For an even more quintessential Mac experience, one need only recross the great lawn and enter Macalester-Plymouth United Church. Even before the door was opened, the blasting bagpipes of the Macalester Pipe Band were easily audible. The band was holding an open house and pasta dinner to “connect with the community and help people think about pipe band in a positive way,” said Meridith Richmond ’12, who has been involved with the group since college. Neighbors ranging in age from infants to elderly listened to the pipes and drums, tried out chanters, and happily dug into piles of spaghetti.

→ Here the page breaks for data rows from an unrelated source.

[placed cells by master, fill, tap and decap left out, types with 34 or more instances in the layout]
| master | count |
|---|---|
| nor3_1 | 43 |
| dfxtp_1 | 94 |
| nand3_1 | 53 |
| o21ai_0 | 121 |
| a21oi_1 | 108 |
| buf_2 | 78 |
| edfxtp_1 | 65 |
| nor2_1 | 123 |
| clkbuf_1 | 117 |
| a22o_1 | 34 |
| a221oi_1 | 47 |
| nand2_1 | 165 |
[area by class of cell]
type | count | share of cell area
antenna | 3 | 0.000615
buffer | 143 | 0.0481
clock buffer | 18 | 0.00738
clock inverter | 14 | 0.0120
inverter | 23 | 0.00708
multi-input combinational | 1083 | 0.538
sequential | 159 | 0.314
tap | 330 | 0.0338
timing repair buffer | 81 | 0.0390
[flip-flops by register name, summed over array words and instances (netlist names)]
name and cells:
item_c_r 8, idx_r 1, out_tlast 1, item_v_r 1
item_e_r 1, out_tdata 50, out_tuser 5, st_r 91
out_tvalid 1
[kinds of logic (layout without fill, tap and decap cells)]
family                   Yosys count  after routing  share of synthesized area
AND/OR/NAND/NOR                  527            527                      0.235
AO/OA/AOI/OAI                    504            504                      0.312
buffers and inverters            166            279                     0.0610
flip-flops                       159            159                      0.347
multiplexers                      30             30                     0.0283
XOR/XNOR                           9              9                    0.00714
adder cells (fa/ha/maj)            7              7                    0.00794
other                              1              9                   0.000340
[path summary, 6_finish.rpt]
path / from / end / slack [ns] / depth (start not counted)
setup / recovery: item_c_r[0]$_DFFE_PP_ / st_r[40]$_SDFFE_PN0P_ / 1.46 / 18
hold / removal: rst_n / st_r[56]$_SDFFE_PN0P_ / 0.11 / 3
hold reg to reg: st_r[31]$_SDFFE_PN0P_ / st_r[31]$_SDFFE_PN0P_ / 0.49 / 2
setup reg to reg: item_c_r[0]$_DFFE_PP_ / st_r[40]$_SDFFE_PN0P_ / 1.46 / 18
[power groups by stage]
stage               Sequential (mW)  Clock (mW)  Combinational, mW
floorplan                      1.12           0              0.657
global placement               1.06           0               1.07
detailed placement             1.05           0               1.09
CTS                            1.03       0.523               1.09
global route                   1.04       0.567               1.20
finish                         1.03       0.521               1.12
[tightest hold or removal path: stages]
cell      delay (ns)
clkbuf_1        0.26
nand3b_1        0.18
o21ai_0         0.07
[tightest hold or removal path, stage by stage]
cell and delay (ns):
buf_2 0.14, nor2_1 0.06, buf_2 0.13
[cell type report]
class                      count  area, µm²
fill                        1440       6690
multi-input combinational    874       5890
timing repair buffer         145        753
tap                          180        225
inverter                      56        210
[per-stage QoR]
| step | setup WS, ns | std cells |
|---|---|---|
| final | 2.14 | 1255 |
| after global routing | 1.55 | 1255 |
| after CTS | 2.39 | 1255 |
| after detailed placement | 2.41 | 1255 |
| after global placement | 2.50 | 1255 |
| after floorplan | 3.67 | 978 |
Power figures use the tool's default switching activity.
$ cat src/rtl/mhpq_cell.sv
// One cell of the sorted key chain: holds one key, shifts or inserts with its neighbours.
module mhpq_cell (
  input  logic                            clk,
  input  mhpq_pkg::cell_cmd_t             cmd,
  input  logic                            used,
  input  logic signed [mhpq_pkg::KEY_W-1:0] prev_key,
  input  logic                            prev_ge,
  input  logic signed [mhpq_pkg::KEY_W-1:0] next_key,
  output logic signed [mhpq_pkg::KEY_W-1:0] key,
  output logic                            ge
);

  // new key belongs at or before this place
  assign ge = !used || (cmd.key > key);

  always_ff @(posedge clk) begin
    case (cmd.op)
      mhpq_pkg::CELL_INSERT: begin
        if (ge) begin
          key <= prev_ge ? prev_key : cmd.key;
        end
      end
      mhpq_pkg::CELL_LEFT:  key <= next_key;
      mhpq_pkg::CELL_RIGHT: key <= prev_key;
      default: ;
    endcase
  end

endmodule

$ cat config.mk
export PLATFORM = sky130hd
export DESIGN_NAME = mhpq_cell
export DESIGN_NICKNAME = d
export VERILOG_FILES = /design/src/rtl/mhpq_pkg.sv /design/src/rtl/mhpq_cell.sv
export SDC_FILE = /design/constraint.sdc
export NUM_CORES = 1
export LEC_CHECK = 0
export ABC_AREA = 1
export BUFFER_PORTS_ARGS = -buffer_cell sky130_fd_sc_hd__clkbuf_2
export CORE_UTILIZATION = 40
export DETAILED_ROUTE_END_ITERATION = 16
export MAX_ROUTING_LAYER = met4
export PLACE_DENSITY = 0.69
export RECOVER_POWER = 50
export SKIP_LAST_GASP = 1
export SYNTH_ARGS = -nofsm -noshare
export SYNTH_HDL_FRONTEND = slang
export SYNTH_SLANG_ARGS = --single-unit
$ cat constraint.sdc
create_clock -name clk -period 3.45 [get_ports clk]
set_input_delay 0.345 -clock clk [delete_from_list [all_inputs] [get_ports clk]]
set_output_delay 0.345 -clock clk [all_outputs]
set_load 0.01 [all_outputs]
--- config.mk ---
export PLATFORM = sky130hd
export DESIGN_NAME = vat_regs
export DESIGN_NICKNAME = d
export VERILOG_FILES = /design/src/hw/rtl/vertex_attribute_transform_top_macros.svh /design/src/hw/rtl/vat_pkg.sv /design/src/hw/rtl/vat_regs.sv
export SDC_FILE = /design/constraint.sdc
export NUM_CORES = 1
export LEC_CHECK = 0
export BUFFER_PORTS_ARGS = -buffer_cell sky130_fd_sc_hd__buf_2
export CAP_MARGIN = 20
export CORE_MARGIN = 2
export CORE_UTILIZATION = 40
export DETAILED_ROUTE_END_ITERATION = 12
export MAX_ROUTING_LAYER = met4
export PLACE_DENSITY = 0.65
export SYNTH_ARGS = -nofsm -noshare
export SYNTH_HDL_FRONTEND = slang
export SYNTH_SLANG_ARGS = --single-unit
--- constraint.sdc ---
create_clock -name clk_i -period 1.1 [get_ports clk_i]
set_clock_uncertainty 0.15 [all_clocks]
set_input_delay 0 -clock clk_i [delete_from_list [all_inputs] [get_ports clk_i]]
set_output_delay 0 -clock clk_i [all_outputs]
set_load 0.02 [all_outputs]
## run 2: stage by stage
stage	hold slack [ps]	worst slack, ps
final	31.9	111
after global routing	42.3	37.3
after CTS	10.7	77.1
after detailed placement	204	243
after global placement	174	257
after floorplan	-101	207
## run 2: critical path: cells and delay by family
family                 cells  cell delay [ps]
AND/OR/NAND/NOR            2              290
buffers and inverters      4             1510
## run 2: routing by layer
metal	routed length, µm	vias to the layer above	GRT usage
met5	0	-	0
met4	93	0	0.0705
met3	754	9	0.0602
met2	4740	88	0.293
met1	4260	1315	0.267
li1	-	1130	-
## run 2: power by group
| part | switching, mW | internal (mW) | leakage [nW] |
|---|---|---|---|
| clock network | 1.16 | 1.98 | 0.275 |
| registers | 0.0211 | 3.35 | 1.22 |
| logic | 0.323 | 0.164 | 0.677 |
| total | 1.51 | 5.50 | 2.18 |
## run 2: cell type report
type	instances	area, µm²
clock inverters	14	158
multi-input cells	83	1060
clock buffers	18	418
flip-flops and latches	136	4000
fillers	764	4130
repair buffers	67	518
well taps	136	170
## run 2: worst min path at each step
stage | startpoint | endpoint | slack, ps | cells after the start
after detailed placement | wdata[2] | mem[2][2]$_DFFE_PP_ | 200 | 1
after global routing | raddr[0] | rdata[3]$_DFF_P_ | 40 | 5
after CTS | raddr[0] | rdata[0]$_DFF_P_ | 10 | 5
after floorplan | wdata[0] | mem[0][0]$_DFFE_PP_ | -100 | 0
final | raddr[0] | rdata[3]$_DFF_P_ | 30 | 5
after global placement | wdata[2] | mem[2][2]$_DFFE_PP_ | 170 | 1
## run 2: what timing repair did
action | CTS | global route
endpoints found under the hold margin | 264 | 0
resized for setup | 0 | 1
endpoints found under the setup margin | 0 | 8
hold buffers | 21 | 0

As the dinner hour turned to evening, the action heated up at Janet Wallace Fine Arts Center. Down in the theater building, it was the second performance of The Clean House, a 2005 Pulitzer-nominated play directed by Stephen Yoakam ’75 and starring a five-member ensemble. Over in the music wing, the Mairs Concert Hall was filling up for the Orchestra Concerto Competition Winners concert, featuring Stephanie Van Fossen ’19 (Madison, Wis.) on flute and Yihao Zhou ’16 (Beijing, China) and Alex Ramiller ’18 (Portland, Ore.) on piano.

As always, the Campus Center was a buzz of activity, with Black History Month keynote speaker and comedian Phoebe Robinson in the John B. Davis lecture hall, the usual roster of pool players next door in The Loch, and dozens more students chatting and studying upstairs. Still later in the evening The Loch would be taken over by the Chinese Culture Club’s game and karaoke night.

Down in Dupre’s basement—in the space affectionately known as 10K—The Spark magazine was holding a release party for its latest literary effort.

But undoubtedly the jumping-est joint on campus this Friday night was Kagin Commons, where more than a hundred students—with team names like Mom’s Spaghetti and The Eggs— were lining up to play laser tag. The excitement was palpable as they were issued their color-coded lasers and set off to chase each other in the dark amidst giant bean bags.

Okay, so some college students are really just big kids. But if February 26 is any indication, they are also art and racial critics, writers, pianists, sprinters, bagpipers, actors, and so much more. All of which can be seen most weekends at Macalester—after dark.